## [Task details]
For the data below, restate word for word only the lines from the line containing "wire [8:0] len12" through the line containing "end else if (go) begin", both ends included.

## [Stored data]
▬▬▬▬▬▬▬▬▬▬

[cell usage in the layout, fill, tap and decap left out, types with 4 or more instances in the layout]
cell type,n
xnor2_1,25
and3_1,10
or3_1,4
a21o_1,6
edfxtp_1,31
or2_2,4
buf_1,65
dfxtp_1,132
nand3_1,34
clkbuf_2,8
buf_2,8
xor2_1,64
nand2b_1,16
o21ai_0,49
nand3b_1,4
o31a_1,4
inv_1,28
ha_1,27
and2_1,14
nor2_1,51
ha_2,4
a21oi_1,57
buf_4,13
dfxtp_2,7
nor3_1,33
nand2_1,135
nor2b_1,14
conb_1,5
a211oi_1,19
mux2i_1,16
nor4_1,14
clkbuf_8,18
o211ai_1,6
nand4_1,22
From an optimization exercise on the open Yosys and OpenROAD flow, aimed at small area, a short achievable clock period and few clock cycles; shortcuts taken in it are not production practice. At most, simulation tests tie the RTL to the original design; equivalence was not proved. Power is estimated from default activity; no workload was simulated.

==> trial 91: inputs <==
Design dlt645_rx, start of the top module:
module dlt645_rx (
    input  wire        clk,
    input  wire        rst,           
    input  wire        strict,        
    input  wire        in_valid,
    output wire        in_ready,
    input  wire [31:0] in_data,
    input  wire [2:0]  in_nbytes,     
    output reg         out_valid,
    input  wire        out_ready,
    output reg         out_is_result,
    output reg  [31:0] out_data,
    output wire [2:0]  out_nbytes,
    output wire        out_ok,
    output reg  [2:0]  out_cause,
    output wire [15:0] out_count,
    output reg  [15:0] out_pre,
    output reg  [47:0] out_addr,
    output reg  [7:0]  out_ctrl,
    output reg  [7:0]  out_len,
    output reg  [7:0]  out_cs,
    output reg  [7:0]  out_end
);
clock: 4.0 ns
lec_check: 0
cap_margin: 20
core_margin: 2
core_utilization: 40
slew_margin: 20
run.sh (not shown) runs the stock make flow with config.mk's settings and CLKGATE_MAP_FILE= SYNTH_SCRIPT=/design/flow/synth_recipe.tcl, a recipe that flattens the netlist after the stock synthesis.
==> inputs of build 1, as changes to trial 91 <==
--- a/flow/design.v
+++ b/flow/design.v
@@ -39,10 +39,11 @@
     reg [1:0]  st;
     reg [15:0] cnt;
     reg [7:0]  sum_s, sum_c;    
     reg [23:0] pack;            
     reg        out_last;        
+    reg [8:0]  out_off;         
     wire go = !out_valid || out_ready;
     wire pre_st  = (st == S_PRE);
     wire hdr_st  = (st == S_HDR);
     wire body_st = (st == S_BODY);
     wire [3:0] o  = cnt[3:0];
@@ -103,23 +104,11 @@
     wire g2 = !q0 && !q1, g3 = g2 && !q2, g4 = g3 && !q3, g5 = g4 && !q4;
     wire [3:0] b_dat  = {g5, g4, g3, g2};
     wire [3:0] b_last = {q5, q4, q3, q2};
     wire [3:0] b_cs   = {q4, q3, q2, q1};
     wire [3:0] b_end  = {q3, q2, q1, q0};
-    reg  [3:0] h_dat, h_last, h_cs, h_end;
-    integer t;
-    always @* begin
-        h_dat = 4'd0; h_last = 4'd0; h_cs = 4'd0; h_end = 4'd0;
-        for (t = 0; t < 4; t = t + 1)
-            if (ofs_in(o, t, 10, 10)) begin
-                h_dat[t] = !l0; h_last[t] = l1; h_cs[t] = l0;
-            end else if (ofs_in(o, t, 11, 11)) begin
-                h_dat[t] = !l0 && !l1; h_last[t] = l2; h_cs[t] = l1; h_end[t] = l0;
-            end else if (ofs_in(o, t, 12, 12)) begin
-                h_dat[t] = !l0 && !l1 && !l2; h_last[t] = l3; h_cs[t] = l2; h_end[t] = l1;
-            end
-    end
+    wire [3:0] h_dat = 4'd0, h_last = 4'd0, h_cs = 4'd0, h_end = 4'd0;
     wire [3:0] bdat  = body_st ? b_dat  : hdr_st ? h_dat  : 4'd0;
     wire [3:0] blast = body_st ? b_last : hdr_st ? h_last : 4'd0;
     wire [3:0] bcs   = body_st ? b_cs   : hdr_st ? h_cs   : 4'd0;
     wire [3:0] bend  = body_st ? b_end  : hdr_st ? h_end  : 4'd0;
     reg [1:0] f0;
@@ -143,25 +132,34 @@
     generate
         for (gi = 0; gi < 4; gi = gi + 1) begin : al
             assign aln[gi] = hdr_st && ofs_in(o, gi, 10, 12);
         end
     endgenerate
-    wire [3:0] msk = bn & (pre_st ? (s1 | aft1) : hdr_st ? (hd | aln) : bdat);
+    wire [3:0] msk  = bn & (hdr_st ? hd : bdat);
+    wire [3:0] pmsk = bn & (s1 | aft1);
     wire [7:0] m0 = msk[0] ? b[0] : 8'd0;
     wire [7:0] m1 = msk[1] ? b[1] : 8'd0;
     wire [7:0] m2 = msk[2] ? b[2] : 8'd0;
     wire [7:0] m3 = msk[3] ? b[3] : 8'd0;
-    wire [7:0] ss = pre_st ? 8'd0 : sum_s;
-    wire [7:0] sc = pre_st ? 8'd0 : sum_c;
-    wire [7:0] x1 = ss ^ sc ^ m0;
-    wire [7:0] y1 = {(ss[6:0] & sc[6:0]) | (ss[6:0] & m0[6:0]) | (sc[6:0] & m0[6:0]), 1'b0};
+    wire [7:0] x1 = sum_s ^ sum_c ^ m0;
+    wire [7:0] y1 = {(sum_s[6:0] & sum_c[6:0]) | (sum_s[6:0] & m0[6:0]) | (sum_c[6:0] & m0[6:0]), 1'b0};
     wire [7:0] x2 = m1 ^ m2 ^ m3;
     wire [7:0] y2 = {(m1[6:0] & m2[6:0]) | (m1[6:0] & m3[6:0]) | (m2[6:0] & m3[6:0]), 1'b0};
     wire [7:0] x3 = x1 ^ y1 ^ x2;
     wire [7:0] y3 = {(x1[6:0] & y1[6:0]) | (x1[6:0] & x2[6:0]) | (y1[6:0] & x2[6:0]), 1'b0};
-    wire [7:0] x4 = x3 ^ y3 ^ y2;
-    wire [7:0] y4 = {(x3[6:0] & y3[6:0]) | (x3[6:0] & y2[6:0]) | (y3[6:0] & y2[6:0]), 1'b0};
+    wire [7:0] xh = x3 ^ y3 ^ y2;
+    wire [7:0] yh = {(x3[6:0] & y3[6:0]) | (x3[6:0] & y2[6:0]) | (y3[6:0] & y2[6:0]), 1'b0};
+    wire [7:0] p0 = pmsk[0] ? b[0] : 8'd0;
+    wire [7:0] p1 = pmsk[1] ? b[1] : 8'd0;
+    wire [7:0] p2 = pmsk[2] ? b[2] : 8'd0;
+    wire [7:0] p3 = pmsk[3] ? b[3] : 8'd0;
+    wire [7:0] xp1 = p0 ^ p1 ^ p2;
+    wire [7:0] yp1 = {(p0[6:0] & p1[6:0]) | (p0[6:0] & p2[6:0]) | (p1[6:0] & p2[6:0]), 1'b0};
+    wire [7:0] xp = xp1 ^ yp1 ^ p3;
+    wire [7:0] yp = {(xp1[6:0] & yp1[6:0]) | (xp1[6:0] & p3[6:0]) | (yp1[6:0] & p3[6:0]), 1'b0};
+    wire [7:0] x4 = pre_st ? xp : xh;
+    wire [7:0] y4 = pre_st ? yp : yh;
     reg  csp;
     wire [7:0] eqx = sum_s ^ sum_c ^ out_cs;
     wire [7:0] eqc = {(sum_s[6:0] & sum_c[6:0]) | ((sum_s[6:0] | sum_c[6:0]) & ~out_cs[6:0]), 1'b0};
     wire csbad = csp && (eqx != eqc);
     function automatic [8:0] blkf(input [3:0] vv, input [3:0] drec, input [3:0] rpos,
@@ -174,11 +172,11 @@
             rec = vv & ~d & (drec | r);
             rb  = {|rec[2:0], |rec[1:0], rec[0], 1'b0};
             bl  = (d & ~ffe) | (~d & (drec | rpos));
             cv  = csl & vv;
             aft = {|cv[2:0], |cv[1:0], cv[0], 1'b0};
-            sb  = (aft | snd) & {4{sm}};
+            sb  = (aft & {4{sm}}) | snd;
             bk  = (rb & bl) | sb;
             ok  = ~vv | ~bk;
             cn  = vv & {&ok[3:0], &ok[2:0], &ok[1:0], ok[0]};
             fr  = rec & ~rb & ~sb;
             blkf = {fr, cn, |(vv & bk)};
@@ -191,12 +189,11 @@
     wire [3:0] h_aln   = {ofs_in(o, 3, 10, 12), ofs_in(o, 2, 10, 12),
                           ofs_in(o, 1, 10, 12), ofs_in(o, 0, 10, 12)};
     wire [3:0] s3_h    = {o[1:0] == 2'd2, o[1:0] == 2'd3, o[1:0] == 2'd0, o[1:0] == 2'd1};
     wire [3:0] s3_b    = {fo == 2'd2, fo == 2'd3, fo == 2'd0, fo == 2'd1};
     wire [8:0] bk_p = blkf(v, 4'd0, p_e1, fe, 4'd0, 4'd0, strict_r);
-    wire [8:0] bk_h = blkf(v, h_dat & (s3_h | h_last), h_e2 | h_end, fe, h_cs,
-                           h_aln & ~h_dat, strict_r);
+    wire [8:0] bk_h = blkf(v, 4'd0, h_e2, fe, 4'd0, h_aln, strict_r);
     wire [8:0] bk_b = blkf(v, b_dat & (s3_b | b_last), b_end, fe, b_cs, 4'd0, strict_r);
     wire [8:0] bk   = pre_st ? bk_p : hdr_st ? bk_h : bk_b;
     wire       go2   = go && !csbad;
     wire [3:0] cons  = bk[4:1] & {4{go2}};
     wire       complete = !(|v) || (go2 && !bk[0]);
@@ -255,24 +252,47 @@
     wire [2:0] n = {bn[3], bn[1] & ~bn[3], (bn[0] & ~bn[1]) | (bn[2] & ~bn[3])};
     wire        anyfirst = |first;
     wire [15:0] cnt_a = cnt + {13'd0, n};
     wire [15:0] cnt_j = cnt + {14'd0, j};
     wire [9:0]  lenb  = 10'd0 - ({2'd0, lsel} + {8'd0, llane} + 10'd2);
-    wire [3:0]  rres_c = {1'b0, n} - {2'b0, rl} - 4'd1;
-    wire [3:0]  rres_n = 4'd15 - {2'b0, rl};
+    wire [3:0]  rn0 = {1'b0, n} - 4'd1, rn1 = {1'b0, n} - 4'd2;
+    wire [3:0]  rn2 = {1'b0, n} - 4'd3, rn3 = {1'b0, n} - 4'd4;
+    wire [3:0]  rres_c = ({4{resc[0]}} & rn0) | ({4{resc[1]}} & rn1)
+                       | ({4{resc[2]}} & rn2) | ({4{resc[3]}} & rn3);
+    wire [3:0]  rres_n = ({4{resc[0]}} & 4'd15) | ({4{resc[1]}} & 4'd14)
+                       | ({4{resc[2]}} & 4'd13) | ({4{resc[3]}} & 4'd12);
     wire [3:0]  rs1_c  = {1'b0, n} - {2'b0, j};
     wire [3:0]  rs1_n  = 4'd0 - {2'b0, j};
     wire [9:0]  lenn_c = lenb + {7'd0, n};
-    reg  [15:0] cnt_nx;
+    reg  [15:0] cnt_c, cnt_h;    
     always @* begin
-        if (emitr_n)    cnt_nx = complete ? {{12{rres_c[3]}}, rres_c} : {{12{rres_n[3]}}, rres_n};
-        else if (evlen) cnt_nx = complete ? {{6{lenn_c[9]}}, lenn_c} : {{6{lenb[9]}}, lenb};
-        else if (evs1)  cnt_nx = complete ? {{12{rs1_c[3]}}, rs1_c} : {{12{rs1_n[3]}}, rs1_n};
-        else            cnt_nx = complete ? cnt_a : cnt;
+        if (emitr_n) begin
+            cnt_c = {{12{rres_c[3]}}, rres_c};
+            cnt_h = {{12{rres_n[3]}}, rres_n};
+        end else if (evlen) begin
+            cnt_c = {{6{lenn_c[9]}}, lenn_c};
+            cnt_h = {{6{lenb[9]}}, lenb};
+        end else if (evs1) begin
+            cnt_c = {{12{rs1_c[3]}}, rs1_c};
+            cnt_h = {{12{rs1_n[3]}}, rs1_n};
+        end else begin
+            cnt_c = cnt_a;
+            cnt_h = cnt;
+        end
     end
+    wire [15:0] cnt_nx = complete ? cnt_c : cnt_h;
     reg  [1:0] fo;
     wire [1:0] fo_b = evs1 ? f0 : hdr_st ? o[1:0] : fo;
+    wire [8:0] len10 = {1'b0, out_len} + 9'd10;
+    wire [8:0] len11 = {1'b0, out_len} + 9'd11;
+    wire [8:0] len12 = {1'b0, out_len} + 9'd12;
+    wire [8:0] lsl12 = {1'b0, lsel} + 9'd12;
+    wire       r_e2  = |(resc & e2);
+    wire       r_end = |(resc & bend);
+    wire [8:0] off_nx = csbad ? len10 :
+                        r_e2  ? 9'd7 :
+                        r_end ? (end_bad ? len11 : evlen ? lsl12 : len12) : 9'd0;
     always @(posedge clk) begin
         strict_r <= strict;
         if (rst) begin
             bn <= 4'd0;
             dm <= 4'd0;
@@ -301,10 +321,11 @@
         end else if (go) begin
             out_valid <= emit;
             out_is_result <= emit_r;
             out_cause <= {csbad | end_bad, |(resc & e2), |(resc & e1) | end_bad};
             out_last  <= |(frst & blast);
+            out_off   <= off_nx;
             for (k = 0; k < 4; k = k + 1)
                     out_data[8*k +: 8] <= (k < pc0) ? pack[8*k +: 8] : g[8*((k+2)%4) +: 8];
             for (k = 0; k < 3; k = k + 1)
                 if (slot_we[k]) pack[8*k +: 8] <= g[8*((k+2)%4) +: 8];
             for (k = 1; k <= 6; k = k + 1)
@@ -331,18 +352,10 @@
             fo  <= complete ? fo_b + n[1:0] : fo_b;
         end
     end
     assign out_ok = (out_cause == C_NONE);
     assign out_nbytes = out_last ? {1'b0, out_len[1:0] - 2'd1} + 3'd1 : 3'd4;
-    wire       use_len = out_cause[2] || !(out_cause[1] || out_cause[0]);
-    reg  [3:0] cnt_k;
-    always @* begin
-        case (out_cause)
-            C_WRONG_START1: cnt_k = 4'd0;
-            C_WRONG_START2: cnt_k = 4'd7;
-            C_BAD_CHECKSUM: cnt_k = 4'd10;
-            C_WRONG_END:    cnt_k = 4'd11;
-            default:        cnt_k = 4'd12;
-        endcase
-    end
-    assign out_count = out_pre + {8'd0, use_len ? out_len : 8'd0} + {12'd0, cnt_k};
+    assign out_count = {cnt_lo[9] ? hi2 : cnt_lo[8] ? hi1 : out_pre[15:8], cnt_lo[7:0]};
+    wire [9:0] cnt_lo = {2'd0, out_pre[7:0]} + {1'b0, out_off};
+    wire [7:0] hi1 = out_pre[15:8] + 8'd1;
+    wire [7:0] hi2 = out_pre[15:8] + 8'd2;
 endmodule
==> results.txt <==
Outcome: trial 91 finished with violations; build 1 finished with violations
Layout check failures: trial 91 setup timing; build 1 setup timing
Register area share after synthesis: trial 91 42.5%; build 1 41.9%
Share of power burned in registers: trial 91 35.4%; build 1 36.8%
Vias in the first global route: trial 91 15300; build 1 16100
Post-layout min period: trial 91 4.72 ns; build 1 4.40 ns
Power attributed to the clock group: trial 91 2.44 mW; build 1 2.29 mW
CTS-repair resized insts: trial 91 143; build 1 136
Wire length on met1: trial 91 27900 µm; build 1 28000 µm
Gate count of the mapped netlist: trial 91 1572; build 1 1685
Logic pwr share: trial 91 34.1%; build 1 35.0%
Critical path depth: trial 91 17; build 1 10
Mean routed wirelength per cell: trial 91 24.1 µm; build 1 24.6 µm
Area overhead of the layout relative to synthesis: trial 91 52.6%; build 1 47.5%
Net Switching: trial 91 2.50 mW; build 1 2.58 mW
Clk cell area share: trial 91 3.55%; build 1 3.19%
Mux cell area share after synthesis: trial 91 7.64%; build 1 6.42%
Placement Setup Slack: trial 91 -0.706 ns; build 1 -0.491 ns
Number of vias per cell after detailed routing: trial 91 5.70; build 1 5.70
Cell Area, Placed: trial 91 21500 µm²; build 1 22300 µm²
Relative contribution of the clock network to total power: trial 91 30.5%; build 1 28.2%
Share of cell area taken by multi-input logic gates: trial 91 39.5%; build 1 39.9%
Number of distinct standard cells referenced by the synthesized netlist: trial 91 100; build 1 83
DRT iter0 DRCs: trial 91 1532; build 1 1678
Total power: trial 91 8.01 mW; build 1 8.14 mW
P_seq: trial 91 2.84 mW; build 1 2.99 mW
No functional check of the RTL was part of any run of this note.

▬▬▬▬▬▬▬▬▬▬

## [Solution to the problem]
+    wire [8:0] len12 = {1'b0, out_len} + 9'd12;
+    wire [8:0] lsl12 = {1'b0, lsel} + 9'd12;
+    wire       r_e2  = |(resc & e2);
+    wire       r_end = |(resc & bend);
+    wire [8:0] off_nx = csbad ? len10 :
+                        r_e2  ? 9'd7 :
+                        r_end ? (end_bad ? len11 : evlen ? lsl12 : len12) : 9'd0;
     always @(posedge clk) begin
         strict_r <= strict;
         if (rst) begin
             bn <= 4'd0;
             dm <= 4'd0;
@@ -301,10 +321,11 @@
         end else if (go) begin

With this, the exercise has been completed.